Source data
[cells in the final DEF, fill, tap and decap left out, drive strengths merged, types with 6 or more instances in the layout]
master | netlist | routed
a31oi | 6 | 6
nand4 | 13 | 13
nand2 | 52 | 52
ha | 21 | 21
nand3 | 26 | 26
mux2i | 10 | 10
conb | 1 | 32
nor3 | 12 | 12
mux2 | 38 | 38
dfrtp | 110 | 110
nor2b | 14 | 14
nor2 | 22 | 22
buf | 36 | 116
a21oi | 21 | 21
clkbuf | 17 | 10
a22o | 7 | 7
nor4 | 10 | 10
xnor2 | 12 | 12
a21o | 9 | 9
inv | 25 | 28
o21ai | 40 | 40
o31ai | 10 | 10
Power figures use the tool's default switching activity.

**EXERCISE AIM**: Set out, exactly as written, the lines from the line with "nor2b | 14 | 14" to the last line of the records, inclusive, and only those lines.

**RESULT**:
nor2b | 14 | 14
nor2 | 22 | 22
buf | 36 | 116
a21oi | 21 | 21
clkbuf | 17 | 10
a22o | 7 | 7
nor4 | 10 | 10
xnor2 | 12 | 12
a21o | 9 | 9
inv | 25 | 28
o21ai | 40 | 40
o31ai | 10 | 10
Power figures use the tool's default switching activity.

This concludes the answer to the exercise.